Disciplined experiential data (experience allowed, but explicitly warned and filtered, not treated as infallible revelation).

That is: a hybrid of textual-historical criticism + philosophical reasoning + ethical discernment, with experience admitted as supporting evidence only when it passes the same disciplined filters.

ChristianAnswers.net

I came across a website called ChristianAnswers and I was surprised at the biblical truth’s that this website is proclaiming. I contacted the editor a few times on specific items, but I wanted to reiterate them here. I know that these are common modern christian beliefs, but to proclaim them as biblical fact goes too far. If they just stated these comments as doctrine I would be happy. Here are three examples.

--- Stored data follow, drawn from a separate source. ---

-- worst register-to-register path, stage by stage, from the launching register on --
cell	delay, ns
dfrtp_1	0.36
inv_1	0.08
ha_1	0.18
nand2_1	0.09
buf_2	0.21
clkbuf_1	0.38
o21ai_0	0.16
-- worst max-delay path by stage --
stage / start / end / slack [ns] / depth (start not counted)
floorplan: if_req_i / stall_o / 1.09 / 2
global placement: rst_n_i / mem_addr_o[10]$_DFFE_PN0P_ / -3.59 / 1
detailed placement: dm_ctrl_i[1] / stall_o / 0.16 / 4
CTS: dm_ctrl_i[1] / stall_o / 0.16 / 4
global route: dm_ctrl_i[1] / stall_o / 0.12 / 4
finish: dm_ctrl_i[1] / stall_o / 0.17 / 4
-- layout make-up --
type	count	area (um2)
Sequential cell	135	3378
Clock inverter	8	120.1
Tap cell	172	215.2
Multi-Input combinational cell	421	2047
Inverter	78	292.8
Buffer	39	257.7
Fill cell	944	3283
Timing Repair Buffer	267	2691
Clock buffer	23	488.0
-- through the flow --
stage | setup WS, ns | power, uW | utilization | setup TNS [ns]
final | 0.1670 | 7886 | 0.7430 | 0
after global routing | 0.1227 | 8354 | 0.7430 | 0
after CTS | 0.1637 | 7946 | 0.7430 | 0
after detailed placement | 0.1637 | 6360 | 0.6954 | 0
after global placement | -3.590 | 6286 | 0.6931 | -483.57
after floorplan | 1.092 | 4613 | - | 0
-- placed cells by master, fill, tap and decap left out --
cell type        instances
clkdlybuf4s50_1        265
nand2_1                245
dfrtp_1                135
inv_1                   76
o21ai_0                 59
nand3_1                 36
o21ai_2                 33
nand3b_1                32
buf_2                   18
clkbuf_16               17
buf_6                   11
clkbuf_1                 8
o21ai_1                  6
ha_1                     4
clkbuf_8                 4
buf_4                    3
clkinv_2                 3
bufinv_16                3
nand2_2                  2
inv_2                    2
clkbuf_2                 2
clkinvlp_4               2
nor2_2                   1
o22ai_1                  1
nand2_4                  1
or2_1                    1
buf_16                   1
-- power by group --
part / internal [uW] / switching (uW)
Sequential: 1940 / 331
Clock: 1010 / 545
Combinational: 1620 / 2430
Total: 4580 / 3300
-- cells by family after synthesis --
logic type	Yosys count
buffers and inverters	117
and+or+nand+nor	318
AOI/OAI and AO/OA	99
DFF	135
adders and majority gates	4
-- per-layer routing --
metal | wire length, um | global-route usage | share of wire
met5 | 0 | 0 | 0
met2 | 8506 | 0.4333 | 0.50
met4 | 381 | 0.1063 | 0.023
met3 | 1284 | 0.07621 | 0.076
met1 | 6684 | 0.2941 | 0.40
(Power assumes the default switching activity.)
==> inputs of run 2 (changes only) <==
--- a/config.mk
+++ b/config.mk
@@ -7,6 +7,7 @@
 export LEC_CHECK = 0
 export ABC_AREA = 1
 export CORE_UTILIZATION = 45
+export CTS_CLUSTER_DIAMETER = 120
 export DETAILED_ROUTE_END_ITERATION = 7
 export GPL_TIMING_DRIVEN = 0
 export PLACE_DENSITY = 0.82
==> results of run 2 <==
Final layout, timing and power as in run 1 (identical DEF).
### src/rtl/fsm_spw.sv
// fsm_spw: SpaceWire link-interface state machine sequencing receiver reset and transmitter modes
//  pclk/resetn         clock, asynchronous active-low reset
//  link_start          host start request (level)
//  auto_start          host auto-start on received NULL (level)
//  link_disable        host force link down (level, dominates start)
//  rx_error            receiver parity/escape error pulse
//  rx_got_bit          receiver bit strobe
//  rx_got_null/fct/nchar/time_code  receiver decoded-event pulses
//  rx_resetn           receiver reset, active-low
//  enable_tx           transmitter enabled
//  send_null_tx        transmitter may send NULLs
//  send_fct_tx         transmitter may send FCTs
//  fsm_state           0 ErrorReset, 1 ErrorWait, 2 Ready, 3 Started, 4 Connecting, 5 Run
module fsm_spw #(
  parameter int T_6U4   = 640,
  parameter int T_12U8  = 1280,
  parameter int T_DISC  = 85,
  parameter int TIMER_W = 12
) (
  input  logic       pclk,
  input  logic       resetn,
  input  logic       link_start,
  input  logic       auto_start,
  input  logic       link_disable,
  input  logic       rx_error,
  input  logic       rx_got_bit,
  input  logic       rx_got_null,
  input  logic       rx_got_fct,
  input  logic       rx_got_nchar,
  input  logic       rx_got_time_code,
  output logic       rx_resetn,
  output logic       enable_tx,
  output logic       send_null_tx,
  output logic       send_fct_tx,
  output logic [2:0] fsm_state
);
  localparam int DISC_W = $clog2(T_DISC + 1);
  typedef enum logic [2:0] {
    S_ERR_RESET  = 3'd0,
    S_ERR_WAIT   = 3'd1,
    S_READY      = 3'd2,
    S_STARTED    = 3'd3,
    S_CONNECTING = 3'd4,
    S_RUN        = 3'd5
  } state_t;
  state_t              state_q, state_d;
  logic [TIMER_W-1:0]  timer_q, timer_d;
  logic [DISC_W-1:0]   disc_q, disc_d;
  logic                got_null_q, got_null_d;
  logic                bit_seen_q, bit_seen_d;
  logic                rx_resetn_q, rx_resetn_d;
  logic                enable_tx_q, enable_tx_d;
  logic                send_fct_q, send_fct_d;
  logic                disc_err, err_any, ctl_err, t6_done, t12_done, in_reset;
  always_comb begin
    in_reset = state_q == S_ERR_RESET;
    t6_done  = timer_q == TIMER_W'(T_6U4 - 1);
    t12_done = timer_q == TIMER_W'(T_12U8 - 1);
    disc_err = bit_seen_q && disc_q >= DISC_W'(T_DISC);
    err_any  = rx_error | disc_err;
    ctl_err  = err_any | rx_got_fct | rx_got_nchar | rx_got_time_code;
    state_d  = S_ERR_RESET;
    case (state_q)
      S_ERR_RESET:  state_d = t6_done ? S_ERR_WAIT : S_ERR_RESET;
      S_ERR_WAIT:   state_d = ctl_err ? S_ERR_RESET : t12_done ? S_READY : S_ERR_WAIT;
      S_READY:      state_d = ctl_err ? S_ERR_RESET :
                              (!link_disable && (link_start || (auto_start && got_null_q))) ? S_STARTED : S_READY;
      S_STARTED:    state_d = (ctl_err || t12_done) ? S_ERR_RESET : got_null_q ? S_CONNECTING : S_STARTED;
      // FCT is the advancing event here, so it is excluded from the error set.
      S_CONNECTING: state_d = (err_any || rx_got_nchar || rx_got_time_code || t12_done) ? S_ERR_RESET :
                              rx_got_fct ? S_RUN : S_CONNECTING;
      S_RUN:        state_d = (err_any || link_disable) ? S_ERR_RESET : S_RUN;
      default:      state_d = S_ERR_RESET;
    endcase
    timer_d     = state_d != state_q ? '0 : &timer_q ? timer_q : timer_q + 1'b1;
    got_null_d  = in_reset ? 1'b0 : got_null_q | rx_got_null;
    bit_seen_d  = in_reset ? 1'b0 : bit_seen_q | rx_got_bit;
    disc_d      = (in_reset || rx_got_bit) ? '0 : &disc_q ? disc_q : disc_q + 1'b1;
    // Outputs follow the next state so they switch together with fsm_state.
    rx_resetn_d = state_d != S_ERR_RESET;
    enable_tx_d = state_d inside {S_STARTED, S_CONNECTING, S_RUN};
    send_fct_d  = state_d inside {S_CONNECTING, S_RUN};
  end
  always_ff @(posedge pclk or negedge resetn) begin
    if (!resetn) begin
      state_q     <= S_ERR_RESET;
      timer_q     <= '0;
      disc_q      <= '0;
      got_null_q  <= 1'b0;
      bit_seen_q  <= 1'b0;
      rx_resetn_q <= 1'b0;
      enable_tx_q <= 1'b0;
      send_fct_q  <= 1'b0;
    end else begin
      state_q     <= state_d;
      timer_q     <= timer_d;
      disc_q      <= disc_d;
      got_null_q  <= got_null_d;
      bit_seen_q  <= bit_seen_d;
      rx_resetn_q <= rx_resetn_d;
      enable_tx_q <= enable_tx_d;
      send_fct_q  <= send_fct_d;
    end
  end
  assign rx_resetn    = rx_resetn_q;
  assign enable_tx    = enable_tx_q;
  assign send_null_tx = enable_tx_q;
  assign send_fct_tx  = send_fct_q;
  assign fsm_state    = state_q;
endmodule
**config.mk**
```make
export PLATFORM = sky130hd
export DESIGN_NAME = mssd_frame_scheduler
export DESIGN_NICKNAME = d
export VERILOG_FILES = /design/src/rtl/mssd_pkg.sv /design/src/rtl/mssd_rr_arbiter.sv /design/src/rtl/mssd_frame_scheduler.sv
export SDC_FILE = /design/constraint.sdc
export NUM_CORES = 1
export LEC_CHECK = 0
export CAP_MARGIN = 20
export CORE_MARGIN = 2
export CORE_UTILIZATION = 50
export DETAILED_ROUTE_END_ITERATION = 8
export GPL_TIMING_DRIVEN = 0
export PLACE_DENSITY = 0.91
export SYNTH_ARGS = -nofsm -noshare
export SYNTH_HDL_FRONTEND = slang
export SYNTH_SLANG_ARGS = --single-unit
```
**constraint.sdc**
```tcl
create_clock -name clk -period 5.8 [get_ports clk]
set_input_delay 0.58 -clock clk [delete_from_list [all_inputs] [get_ports clk]]
set_output_delay 0.58 -clock clk [all_outputs]
set_load 0.01 [all_outputs]
```
`src/rtl/byte_packer_pkg.sv`:
```
// byte_packer_pkg: shared definitions for the byte packer.
//   DEF_DW / DEF_BYTES : default byte width and bytes per output word
//   CNT_W              : width of the fill counter for the default word size
//   fill_state_t       : accumulator fill state (EMPTY, FILL)
//   keep_mask()        : lane-keep mask with lanes 0..n set
// Optional feature macro used by the packer files: BYTE_PACKER_PARITY_EN.
package byte_packer_pkg;

    localparam int DEF_DW    = 8;
    localparam int DEF_BYTES = 4;
    localparam int CNT_W     = $clog2(DEF_BYTES);

    typedef enum logic {
        EMPTY = 1'b0,
        FILL  = 1'b1
    } fill_state_t;

    // Returns a mask with bits 0..n set. The result is wide enough for any
    // sensible word size; callers size-cast it down to their lane count.
    // For n == 63 the shift wraps to zero and the subtraction yields all ones.
    function automatic logic [63:0] keep_mask(input int unsigned n);
        return (64'd2 << n) - 64'd1;
    endfunction

endpackage

```
`src/rtl/byte_packer_oreg.sv`:
```
// byte_packer_oreg: single-entry output slot for the byte packer.
//   clk, rst           : clock, asynchronous active-high reset
//   load               : capture ld_* into the slot (slot free or draining)
//   ld_data/keep/last  : word presented by the accumulator
//   out_ready          : downstream accepts the slot contents
//   out_data/keep/last : registered word, held stable while stalled
//   out_valid          : slot occupied
//   out_par            : per-lane even parity (only with BYTE_PACKER_PARITY_EN)
module byte_packer_oreg #(
    parameter int DW    = 8,
    parameter int BYTES = 4
) (
    input  logic                  clk,
    input  logic                  rst,
    input  logic                  load,
    input  logic [DW*BYTES-1:0]   ld_data,
    input  logic [BYTES-1:0]      ld_keep,
    input  logic                  ld_last,
    input  logic                  out_ready,
    output logic [DW*BYTES-1:0]   out_data,
    output logic [BYTES-1:0]      out_keep,
    output logic                  out_last,
`ifdef BYTE_PACKER_PARITY_EN
    output logic [BYTES-1:0]      out_par,
`endif
    output logic                  out_valid
);

`ifdef BYTE_PACKER_PARITY_EN
    logic [BYTES-1:0] ld_par;

    // Parity is computed on the incoming word so it is registered in the
    // same edge as the data; dead lanes are forced to 0.
    always_comb begin
        ld_par = '0;
        for (int k = 0; k < BYTES; k++)
            ld_par[k] = (^ld_data[k*DW +: DW]) & ld_keep[k];
    end
`endif

    // Load wins over drain: a simultaneous drain and load replaces the word
    // and keeps out_valid high.
    always_ff @(posedge clk or posedge rst) begin
        if (rst) begin
            out_data  <= '0;
            out_keep  <= '0;
            out_last  <= 1'b0;
            out_valid <= 1'b0;
`ifdef BYTE_PACKER_PARITY_EN
            out_par   <= '0;
`endif
        end else if (load) begin
            out_data  <= ld_data;
            out_keep  <= ld_keep;
            out_last  <= ld_last;
            out_valid <= 1'b1;
`ifdef BYTE_PACKER_PARITY_EN
            out_par   <= ld_par;
`endif
        end else if (out_valid && out_ready) begin
            out_valid <= 1'b0;
        end
    end

endmodule

```
`src/rtl/byte_packer.sv`:
```
// byte_packer: packs a valid/ready byte stream into little-endian words.
//   clk, rst            : clock, asynchronous active-high reset
//   in_data/valid/last  : upstream byte, handshake and end-of-packet flag
//   in_ready            : byte accepted when in_valid && in_ready
//   out_data/keep/last  : packed word, lane-keep mask, end-of-packet flag
//   out_valid/out_ready : output slot handshake
//   out_par             : per-lane even parity (only with BYTE_PACKER_PARITY_EN)
// The accumulator holds up to BYTES-1 bytes; the completing byte bypasses it
// and goes straight into the output slot together with the stored lanes.
module byte_packer
    import byte_packer_pkg::*;
#(
    parameter int DW    = DEF_DW,
    parameter int BYTES = DEF_BYTES
) (
    input  logic                  clk,
    input  logic                  rst,
    input  logic [DW-1:0]         in_data,
    input  logic                  in_valid,
    input  logic                  in_last,
    output logic                  in_ready,
    output logic [DW*BYTES-1:0]   out_data,
    output logic [BYTES-1:0]      out_keep,
    output logic                  out_last,
    output logic                  out_valid,
`ifdef BYTE_PACKER_PARITY_EN
    output logic [BYTES-1:0]      out_par,
`endif
    input  logic                  out_ready
);

    localparam int CW = $clog2(BYTES);

    logic [BYTES-1:0][DW-1:0] acc;
    logic [CW-1:0]            cnt;
    fill_state_t              state;

    logic                     accept;
    logic                     complete;
    logic [DW*BYTES-1:0]      word;
    logic [BYTES-1:0]         word_keep;

    assign in_ready = !out_valid || out_ready;
    assign accept   = in_valid && in_ready;
    assign complete = accept && (in_last || (cnt == CW'(BYTES - 1)));

    // Lanes below cnt come from the accumulator, lane cnt is the incoming
    // byte, lanes above are zero. Stale accumulator contents left over from
    // a previous word are never exposed because EMPTY blocks them.
    always_comb begin
        word = '0;
        for (int k = 0; k < BYTES; k++) begin
            if ((state == FILL) && (CW'(k) < cnt))
                word[k*DW +: DW] = acc[k];
            else if (CW'(k) == cnt)
                word[k*DW +: DW] = in_data;
        end
    end

    assign word_keep = BYTES'(keep_mask(32'(cnt)));

    always_ff @(posedge clk or posedge rst) begin
        if (rst) begin
            state <= EMPTY;
            cnt   <= '0;
            acc   <= '0;
        end else if (accept) begin
            if (complete) begin
                state <= EMPTY;
                cnt   <= '0;
            end else begin
                acc[cnt] <= in_data;
                cnt      <= cnt + CW'(1);
                state    <= FILL;
            end
        end
    end

    byte_packer_oreg #(
        .DW    (DW),
        .BYTES (BYTES)
    ) u_oreg (
        .clk       (clk),
        .rst       (rst),
        .load      (complete),
        .ld_data   (word),
        .ld_keep   (word_keep),
        .ld_last   (in_last),
        .out_ready (out_ready),
        .out_data  (out_data),
        .out_keep  (out_keep),
        .out_last  (out_last),
`ifdef BYTE_PACKER_PARITY_EN
        .out_par   (out_par),
`endif
        .out_valid (out_valid)
    );

endmodule

```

  1. The website says: “According to the Bible one cannot work their way to Heaven. Salvation is by faith alone – acceptance of God’s gift of salvation and reliance on Christ’s promise of what will happen after our earthly death. Jesus said, “Most assuredly, I say to you, he who hears My word and believes in Him who sent Me has everlasting life, and shall not come into judgment, but has passed from death into life” (John 5:24).”
    • First of all, passing from death into life is not the same as passing into everlasting life. Jesus talks much about death as being separation from God “Let the dead bury the dead.” (Matt 8:22). Just moving from death (separation form God) to life (belief in God) is not the same as entering everlasting life (re-entering the highest reaches of heaven).
    • Secondly Jesus says that only through him can we achieve everlasting life. This website thinks that belief in Jesus is enough, but does not require a Christ-like life in addition as Jesus shows us. He says that we have also repay our debts to the last farthing (Matt 5:26) and tells Nicodemus that a person who could not live a Christ-like life then needs to enter into a new life to achieve this. (John 3:4) It was not enough for Nicodemus at the end of his life to just believe in Jesus. He needed to be born again and live a better life.
    • Thirdly, the bible says that there is joy in heaven when a sinner repents (Luke 15:10), not that only repenting gives us everlasting life.
    • Finally, Jesus says that “everyone who sees the Son and believes in Him will have everlasting life” (John 6:40). But how can we see the Son without elevating ourselves to His level? In order to see the Son we need to walk in His footsteps, and thus must fill ourselves with virtue. So for me, the bible (Jesus) does say that we need to work on ourselves to achieve heaven, besides relying on the Grace of God.
  2. This site also says “The LDS Church does not accept the biblical idea that Christ’s blood was shed on the cross to wash away our sins – present, past and future.” I can find no evidence in the teaching of Jesus or Origen to support this claim.
    • On the contrary, Jesus says that we need to repay our debts to the last farthing. (Matt 5:26)
    • Jesus’ act of redemption opened the gates to heaven to allow those who have earned the right to return to heaven, but we are all expected to follow the Law plus his new law: love thy neighbor.
    • Jesus did forgive sin, but he also told them to sin no more. (John 5:14, 8:11) He never said our future sins are also forgiven.
  3. This website offers a very weak explanation of the common question “Is God biased? Is it fair to save only some?”. Without accepting the gift of reincarnation, there is no logical explanation of God’s fairness in the bible. This website shows how difficult it is to show how it is possible for the 7+ billion souls on this earth to learn the teachings of Jesus and accept him as their savior in one lifetime.  Only multiple lifetimes on earth could allow all souls to have a fair chance to learn of Jesus and accept him.

The Gift of Reincarnation

The Gift of Reincarnation is at the basis of Origenes’ “Restoration of All Things” teaching, in which all of the Fallen will eventually return to their rightful place in Heaven. The “End of the World” only comes after all of the fallen souls have been restored.

Evidence from the scientific community has been complied by Dr. Ian Stevenson and is now gaining acceptance as a real possibility among the scientific community.